● TASK PROMPT
Starting at the line with "No wires, ideal clock." and going on through the line with "Ends and longest", reproduce each line in the records below exactly and nothing more.
START THE DATA
`src/bps_pkg.sv`:
```
`default_nettype none
// ----------------------------------------------------------------------------
// Beacon parent selection package
// Shared constants, payload types and the battery penalty function.
// ----------------------------------------------------------------------------
package bps_pkg;

  // Number of entries in the ring of recently seen flood identifiers.
  localparam int SEEN_DEPTH = 16;
  localparam int SeenPtrW   = (SEEN_DEPTH > 1) ? $clog2(SEEN_DEPTH) : 1;
  localparam int SeenFillW  = $clog2(SEEN_DEPTH + 1);
  localparam int IdW        = 16;

  // Configuration register indexes.
  localparam int CfgIdxW  = 1;
  localparam int CfgDataW = 8;
  localparam logic [CfgIdxW-1:0] CFG_BATTERY_LEVEL = 1'b0;
  localparam logic [CfgIdxW-1:0] CFG_BEACON_TYPE   = 1'b1;

  // Result status codes.
  localparam logic [2:0] ST_NOT_READY    = 3'd0;
  localparam logic [2:0] ST_INTERFERENCE = 3'd1;
  localparam logic [2:0] ST_WRONG_TYPE   = 3'd2;
  localparam logic [2:0] ST_FIRST_ADOPT  = 3'd3;
  localparam logic [2:0] ST_NEW_BEACON   = 3'd4;
  localparam logic [2:0] ST_DUPLICATE    = 3'd5;
  localparam logic [2:0] ST_OUT_OF_RANGE = 3'd6;

  // One received beacon.
  typedef struct packed {
    logic             receiver_ready;
    logic             interference;
    logic [7:0]       packet_type;
    logic [7:0]       beacon_hops;
    logic [31:0]      beacon_time;
    logic [IdW-1:0]   beacon_id;
    logic [7:0]       beacon_cost;
    logic [IdW-1:0]   sender_id;
  } bcn_in_t;

  // One result item.
  typedef struct packed {
    logic [2:0]       status;
    logic             route_changed;
    logic             rebroadcast;
    logic [IdW-1:0]   next_hop_out;
    logic [8:0]       hops_out;
    logic [7:0]       cost_out;
    logic [31:0]      time_out;
  } bcn_out_t;

  // Battery penalty step: floor(9 * (100 - battery) / 100), battery clamped
  // to 100. The division by 100 is a multiply by 41 and a shift by 12, which
  // is exact for every product up to 900.
  function automatic logic [3:0] battery_penalty(input logic [6:0] battery);
    logic [6:0]  clamped;
    logic [6:0]  deficit;
    logic [9:0]  scaled;
    logic [15:0] recip;
    begin
      clamped = (battery > 7'd100) ? 7'd100 : battery;
      deficit = 7'd100 - clamped;
      scaled  = 10'(deficit) * 10'd9;
      recip   = 16'(scaled) * 16'd41;
      battery_penalty = recip[15:12];
    end
  endfunction

endpackage
`default_nettype wire

```
`src/beacon_parent_selection_unit.sv`:
```
`default_nettype none
// ----------------------------------------------------------------------------
// Beacon parent selection unit
// Picks and maintains the mesh parent from received beacons and tracks
// recently seen flood identifiers in a small ring memory.
// ----------------------------------------------------------------------------
// Usage:
// An item (one received beacon) enters on in_valid_i/in_ready_o with its
// fields in in_data_i. Each item yields exactly one result item on
// out_valid_o/out_ready_i, carrying a status code and the route state after
// the beacon has been applied. Configuration (battery level, beacon type
// byte) is written through cfg_we_i/cfg_idx_i/cfg_data_i while no item is
// in flight; the battery penalty is worked out at the write.
// Items are handled one at a time. A rejected beacon, a beacon outside the
// hop window or the first adoption passes through S_EVAL into S_DONE, where
// its result enters the output register, and the next item is taken once
// the unit is back in S_IDLE. A beacon checked against the seen-ID ring
// also passes through S_SEARCH, where it is compared with K ring entries,
// K at most the number of filled entries (itself at most SEEN_DEPTH), one
// after the other, since the memory gives one entry per cycle.
// When the receiver stalls, the waiting result stays in the output register;
// one further item is taken and processed, and its finished result then
// holds the input off until the output register is free. Reset clears the
// route state, the ring fill count and write pointer; ring contents are
// never read before they are written.
// ----------------------------------------------------------------------------
module beacon_parent_selection_unit (
  input  wire logic                         clk_i,
  input  wire logic                         rst_ni,
  // Beacon input channel.
  input  wire logic                         in_valid_i,
  output logic                              in_ready_o,
  input  wire bps_pkg::bcn_in_t             in_data_i,
  // Result channel.
  output logic                              out_valid_o,
  input  wire logic                         out_ready_i,
  output bps_pkg::bcn_out_t                 out_data_o,
  // Configuration write port.
  input  wire logic                         cfg_we_i,
  input  wire logic [bps_pkg::CfgIdxW-1:0]  cfg_idx_i,
  input  wire logic [bps_pkg::CfgDataW-1:0] cfg_data_i
);

  localparam int PtrW  = bps_pkg::SeenPtrW;
  localparam int FillW = bps_pkg::SeenFillW;

  typedef enum logic [1:0] {
    S_IDLE,
    S_EVAL,
    S_SEARCH,
    S_DONE
  } state_e;

  state_e                   state_q;
  bps_pkg::bcn_in_t         in_q;
  bps_pkg::bcn_out_t        out_q;
  logic                     out_valid_q;

  logic                     have_route_q;
  logic [8:0]               hop_q;
  logic [7:0]               base_cost_q;
  logic [7:0]               own_cost_q;
  logic [bps_pkg::IdW-1:0]  parent_q;
  logic [31:0]              time_q;
  logic [FillW-1:0]         fill_q;
  logic [PtrW-1:0]          wr_ptr_q;
  logic [PtrW-1:0]          srch_idx_q;
  logic [2:0]               status_q;
  logic                     changed_q;
  logic                     rebro_q;

  logic [3:0]               pen_q;
  logic [7:0]               type_code_q;

  logic                     accept_in;
  logic                     out_load;
  logic                     rejected;
  logic [2:0]               reject_code;
  logic                     same_parent;
  logic                     upd_route;
  logic [8:0]               hop_new;
  logic [8:0]               hop_nxt;
  logic                     in_window;
  logic [7:0]               cost_new;
  logic                     go_search;
  logic                     srch_match;
  logic                     srch_last;
  logic [FillW-1:0]         srch_next;
  logic                     rec_now;
  logic [PtrW-1:0]          wr_ptr_nxt;
  logic                     ram_re;
  logic [PtrW-1:0]          ram_raddr;
  logic [bps_pkg::IdW-1:0]  ram_rdata;

  assign in_ready_o  = (state_q == S_IDLE);
  assign accept_in   = in_valid_i && in_ready_o;
  assign out_load    = (state_q == S_DONE) && (!out_valid_q || out_ready_i);
  assign out_valid_o = out_valid_q;
  assign out_data_o  = out_q;

  // Configuration registers; the penalty is derived once per battery write.
  always_ff @(posedge clk_i or negedge rst_ni) begin
    if (!rst_ni) begin
      pen_q       <= 4'd0;
      type_code_q <= 8'd0;
    end else if (cfg_we_i) begin
      unique case (cfg_idx_i)
        bps_pkg::CFG_BATTERY_LEVEL: pen_q <= bps_pkg::battery_penalty(cfg_data_i[6:0]);
        bps_pkg::CFG_BEACON_TYPE:   type_code_q <= cfg_data_i;
        default: ;
      endcase
    end
  end

  // Filtering of the beacon held in the input register.
  always_comb begin
    rejected    = 1'b1;
    reject_code = bps_pkg::ST_NOT_READY;
    priority if (!in_q.receiver_ready) begin
      reject_code = bps_pkg::ST_NOT_READY;
    end else if (in_q.interference) begin
      reject_code = bps_pkg::ST_INTERFERENCE;
    end else if (in_q.packet_type != type_code_q) begin
      reject_code = bps_pkg::ST_WRONG_TYPE;
    end else begin
      rejected = 1'b0;
    end
  end

  // Route update decision and hop window test on the updated hop count.
  assign same_parent = (parent_q == in_q.sender_id);
  assign upd_route   = same_parent ? (base_cost_q < in_q.beacon_cost)
                                   : (base_cost_q > in_q.beacon_cost);
  assign hop_new     = {1'b0, in_q.beacon_hops} + 9'd1;
  assign hop_nxt     = upd_route ? hop_new : hop_q;
  assign in_window   = ({1'b0, hop_nxt} + 10'd4) > {2'b00, in_q.beacon_hops};
  assign cost_new    = in_q.beacon_cost + {2'b00, pen_q, 2'b00};

  // Seen-ID search: the entry read in the previous cycle is compared now.
  assign go_search  = (fill_q != '0);
  assign srch_next  = FillW'(srch_idx_q) + FillW'(1);
  assign srch_match = (ram_rdata == in_q.beacon_id);
  assign srch_last  = (srch_next == fill_q);

  // A new identifier is written at once when the ring is empty or the route
  // is first adopted, otherwise after a search that found no match. Writes
  // and reads of one item never overlap, and the next item's reads start only
  // after S_DONE and S_IDLE have passed, so no forwarding is needed.
  always_comb begin
    rec_now = 1'b0;
    if (state_q == S_EVAL && !rejected) begin
      rec_now = !have_route_q || (in_window && !go_search);
    end else if (state_q == S_SEARCH) begin
      rec_now = !srch_match && srch_last;
    end
  end

  assign wr_ptr_nxt = (wr_ptr_q == PtrW'(bps_pkg::SEEN_DEPTH - 1)) ? '0 : wr_ptr_q + PtrW'(1);

  always_comb begin
    ram_re    = 1'b0;
    ram_raddr = '0;
    if (state_q == S_EVAL) begin
      ram_re = !rejected && have_route_q && in_window && go_search;
    end else if (state_q == S_SEARCH) begin
      ram_re    = !srch_match && !srch_last;
      ram_raddr = srch_next[PtrW-1:0];
    end
  end

  bps_ram #(
    .Width (bps_pkg::IdW),
    .Depth (bps_pkg::SEEN_DEPTH)
  ) u_seen_ram (
    .clk_i   (clk_i),
    .we_i    (rec_now),
    .waddr_i (wr_ptr_q),
    .wdata_i (in_q.beacon_id),
    .re_i    (ram_re),
    .raddr_i (ram_raddr),
    .rdata_o (ram_rdata)
  );

  // Payload registers for the input item and the result item.
  always_ff @(posedge clk_i) begin
    if (accept_in) begin
      in_q <= in_data_i;
    end
    if (out_load) begin
      out_q.status        <= status_q;
      out_q.route_changed <= changed_q;
      out_q.rebroadcast   <= rebro_q;
      out_q.next_hop_out  <= parent_q;
      out_q.hops_out      <= hop_q;
      out_q.cost_out      <= own_cost_q;
      out_q.time_out      <= time_q;
    end
  end

  // Sequencer, route state and ring bookkeeping.
  always_ff @(posedge clk_i or negedge rst_ni) begin
    if (!rst_ni) begin
      state_q      <= S_IDLE;
      out_valid_q  <= 1'b0;
      have_route_q <= 1'b0;
      hop_q        <= 9'd0;
      base_cost_q  <= 8'd0;
      own_cost_q   <= 8'd0;
      parent_q     <= '0;
      time_q       <= 32'd0;
      fill_q       <= '0;
      wr_ptr_q     <= '0;
      srch_idx_q   <= '0;
      status_q     <= bps_pkg::ST_NOT_READY;
      changed_q    <= 1'b0;
      rebro_q      <= 1'b0;
    end else begin
      if (out_load) begin
        out_valid_q <= 1'b1;
      end else if (out_ready_i) begin
        out_valid_q <= 1'b0;
      end

      if (rec_now) begin
        wr_ptr_q <= wr_ptr_nxt;
        if (fill_q != FillW'(bps_pkg::SEEN_DEPTH)) begin
          fill_q <= fill_q + FillW'(1);
        end
      end

      unique case (state_q)
        S_IDLE: begin
          if (accept_in) begin
            state_q   <= S_EVAL;
            changed_q <= 1'b0;
            rebro_q   <= 1'b0;
          end
        end

        S_EVAL: begin
          state_q <= S_DONE;
          priority if (rejected) begin
            status_q <= reject_code;
          end else if (!have_route_q) begin
            // First usable beacon: adopt its sender outright.
            have_route_q <= 1'b1;
            hop_q        <= hop_new;
            time_q       <= in_q.beacon_time;
            base_cost_q  <= in_q.beacon_cost;
            own_cost_q   <= cost_new;
            parent_q     <= in_q.sender_id;
            changed_q    <= 1'b1;
            rebro_q      <= 1'b1;
            status_q     <= bps_pkg::ST_FIRST_ADOPT;
          end else begin
            if (upd_route) begin
              hop_q       <= hop_new;
              base_cost_q <= in_q.beacon_cost;
              own_cost_q  <= cost_new;
              parent_q    <= in_q.sender_id;
              changed_q   <= !same_parent;
            end
            if (in_window) begin
              time_q <= in_q.beacon_time;
              if (go_search) begin
                state_q    <= S_SEARCH;
                srch_idx_q <= '0;
              end else begin
                rebro_q  <= 1'b1;
                status_q <= bps_pkg::ST_NEW_BEACON;
              end
            end else begin
              status_q <= bps_pkg::ST_OUT_OF_RANGE;
            end
          end
        end

        S_SEARCH: begin
          if (srch_match) begin
            status_q <= bps_pkg::ST_DUPLICATE;
            state_q  <= S_DONE;
          end else if (srch_last) begin
            rebro_q  <= 1'b1;
            status_q <= bps_pkg::ST_NEW_BEACON;
            state_q  <= S_DONE;
          end else begin
            srch_idx_q <= srch_idx_q + PtrW'(1);
          end
        end

        S_DONE: begin
          if (out_load) begin
            state_q <= S_IDLE;
          end
        end

        default: state_q <= S_IDLE;
      endcase
    end
  end

endmodule
`default_nettype wire

```
`src/bps_ram.sv`:
```
`default_nettype none
// ----------------------------------------------------------------------------
// Generic single-port-write, single-port-read RAM
// One write and one registered read per cycle; no reset on the contents.
// ----------------------------------------------------------------------------
module bps_ram #(
  parameter int Width = 16,
  parameter int Depth = 16
) (
  input  wire logic                                   clk_i,
  input  wire logic                                   we_i,
  input  wire logic [((Depth > 1) ? $clog2(Depth) : 1)-1:0] waddr_i,
  input  wire logic [Width-1:0]                       wdata_i,
  input  wire logic                                   re_i,
  input  wire logic [((Depth > 1) ? $clog2(Depth) : 1)-1:0] raddr_i,
  output logic      [Width-1:0]                       rdata_o
);

  logic [Width-1:0] mem_q [Depth];

  // Write port.
  always_ff @(posedge clk_i) begin
    if (we_i) begin
      mem_q[waddr_i] <= wdata_i;
    end
  end

  // Registered read port.
  always_ff @(posedge clk_i) begin
    if (re_i) begin
      rdata_o <= mem_q[raddr_i];
    end
  end

endmodule
`default_nettype wire

```
`config.mk`:
```
export PLATFORM = sky130hd
export DESIGN_NAME = beacon_parent_selection_unit
export DESIGN_NICKNAME = d
export VERILOG_FILES = /design/src/bps_pkg.sv /design/src/beacon_parent_selection_unit.sv /design/src/bps_ram.sv
export SDC_FILE = /design/constraint.sdc
export NUM_CORES = 1
export LEC_CHECK = 0
export ABC_AREA = 1
export BUFFER_PORTS_ARGS = -buffer_cell sky130_fd_sc_hd__clkbuf_2
export CAP_MARGIN = 0
export CORE_UTILIZATION = 60
export CTS_CLUSTER_SIZE = 8
export DETAILED_ROUTE_END_ITERATION = 10
export GPL_TIMING_DRIVEN = 0
export PLACE_DENSITY = 0.91
export SYNTH_ARGS = -nofsm -noshare
export SYNTH_HDL_FRONTEND = slang
export SYNTH_SLANG_ARGS = --single-unit
```
`constraint.sdc`:
```
create_clock -name clk_i -period 13.3 [get_ports clk_i]
set_input_delay 1.995 -clock clk_i [delete_from_list [all_inputs] [get_ports clk_i]]
set_output_delay 1.995 -clock clk_i [all_outputs]
set_load 0.01 [all_outputs]
```
## Word level (Yosys, flattened, before mapping)

Memories as Yosys holds them, arrays and structs flattened. A register that Yosys moved wholly into a read port is not among the register bits.
Index checks and enable logic that the tools add are counted.

- $add $sub $neg: 8
- Multiply operators: 2
- Divide/modulo/power cells: 0
- Order comparisons: 4
- Equal/unequal tests: 25
- Shift-type cells: 0
- Mux-type cells: 64
- Bitwise logic cells: 2
- Reduce and logical (&&, ||, !) cells: 35

Operators by type and width:

| kind | count |
|---|---|
| $mux W32 | 2 |
| $mux W4 | 9 |
| $eq A16 B16 Y1 | 2 |
| $mux W16 | 2 |
| $mux W8 | 4 |
| $mux W1 | 26 |
| $mux W3 | 6 |
| $mux W9 | 2 |
| $mul A10 B6 Y16 const B | 1 |
| $ne A2 B2 Y1 const B | 8 |
| $mux W2 | 7 |
| $reduce_and A7 Y1 | 2 |
| $ne A3 B3 Y1 const B | 4 |
| $reduce_and A3 Y1 | 4 |
| $add A9 B3 Y10 const B | 1 |
| $gt A10 B8 Y1 | 1 |
| $mul A7 B4 Y10 const B | 1 |
| $ne A5 B5 Y1 const B | 2 |
| $add A8 B1 Y9 const B | 1 |
| $logic_and A1 B1 Y1 | 9 |
| $add A4 B1 Y4 const B | 2 |
| $add A8 B6 Y8 | 1 |
| $gt A8 B8 Y1 | 1 |
| $lt A8 B8 Y1 | 1 |
| 25 further kinds | 41 |

- Bits in registers: 267
- Latch bits: 0
- Memory bits (writable): 256
- Bits in read-only memories: 0
- Input bits: 104
- Logic and storage cells: 172
- Memories: 1

Memory list:

| memory | depth | width | rd ports | clocked after Yosys merged registers in | write ports | line | RTL |
|---|---|---|---|---|---|---|---|
| u_seen_ram.mem_q | 16 | 16 | 1 | 1 | 1 | bps_ram.sv:19 | `logic [Width-1:0] mem_q [Depth];` |

## Logic depth before layout (Yosys ltp)

Gate-level depths: netlist of run 1.

- Depth after elaboration: 10
- Gate-level depth with buffers: 34
- Mapped depth without buffers: 34

## Modules after synthesis

A second synthesis of run 1 with hierarchy kept.

- Cells, all modules: 2177
- Area, all modules: 23548.8 um^2

Modules (own cells, without submodules):

| module | instances | cells each | area an instance (um^2) | sequential area each (um^2) |
|---|---|---|---|---|
| beacon_parent_selection_unit | 1 | 1103 | 12007.8 | 7432.1 |
| bps_ram | 1 | 1074 | 11541.1 | 8167.8 |

## Least setup slack after synthesis of run 1

No wires, ideal clock.

- Path type: input to register
- From: in cfg_data_i[0] in the netlist's numbering
- To: reg pen_q[3]
- Setup time: 0.117 ns
- Arrival time: 6.882 ns
- Required time: 13.183 ns
- Slack: 6.301 ns
- Stages: 34
- Path buffers: 0
- Cells stage by stage: inv_1 a21oi_1 inv_1 nand2_1 nand2_1 inv_1 nor2_1 inv_1 ha_1 inv_1 o21ai_0 nand2_1 xor2_1 ha_1 ha_1 fa_1 nand2_1 nand2_1 a21oi_1 xor2_1 xor2_1 ha_1 ha_1 ha_1 a21oi_1 o221ai_1 a21oi_1 or2_2 nand2_1 nand2_1 nand2_1 or2_2 nand3_1 nand2_1

- Word-level cells in the longest chain between the ends: 5

Ends and longest elaborated chain:

| element | line | RTL |
|---|---|---|
| start, declared | beacon_parent_selection_unit.sv:41 | `input wire logic [bps_pkg::CfgDataW-1:0] cfg_data_i` |
| $gt A7 B7 Y1 | bps_pkg.sv:61 | `clamped = (battery > 7'd100) ? 7'd100 : battery;` |
| $mux W7 (*) | bps_pkg.sv:61 |  |
| $sub A7 B7 Y7 (*) | bps_pkg.sv:62 | `deficit = 7'd100 - clamped;` |
| $mul A7 B4 Y10 (*) | bps_pkg.sv:63 | `scaled = 10'(deficit) * 10'd9;` |
| $mul A10 B6 Y16 (*) | bps_pkg.sv:64 | `recip = 16'(scaled) * 16'd41;` |
| end signal, assigned | beacon_parent_selection_unit.sv:108 | `bps_pkg::CFG_BATTERY_LEVEL: pen_q <= bps_pkg::battery_penalty(cfg_data_i[6:0]);` |
| end, declared | beacon_parent_selection_unit.sv:72 | `logic [3:0] pen_q;` |

Every way passes the cells marked *; elsewhere a longest branch is shown, timed or not.
A chain may end at the register's enable or synchronous reset.

## Worst setup path in the final report of run 1

Ends and elaborated chain as after synthesis.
END THE DATA
● YOUR RESPONSE
No wires, ideal clock.

- Path type: input to register
- From: in cfg_data_i[0] in the netlist's numbering
- To: reg pen_q[3]
- Setup time: 0.117 ns
- Arrival time: 6.882 ns
- Required time: 13.183 ns
- Slack: 6.301 ns
- Stages: 34
- Path buffers: 0
- Cells stage by stage: inv_1 a21oi_1 inv_1 nand2_1 nand2_1 inv_1 nor2_1 inv_1 ha_1 inv_1 o21ai_0 nand2_1 xor2_1 ha_1 ha_1 fa_1 nand2_1 nand2_1 a21oi_1 xor2_1 xor2_1 ha_1 ha_1 ha_1 a21oi_1 o221ai_1 a21oi_1 or2_2 nand2_1 nand2_1 nand2_1 or2_2 nand3_1 nand2_1

- Word-level cells in the longest chain between the ends: 5

Ends and longest elaborated chain:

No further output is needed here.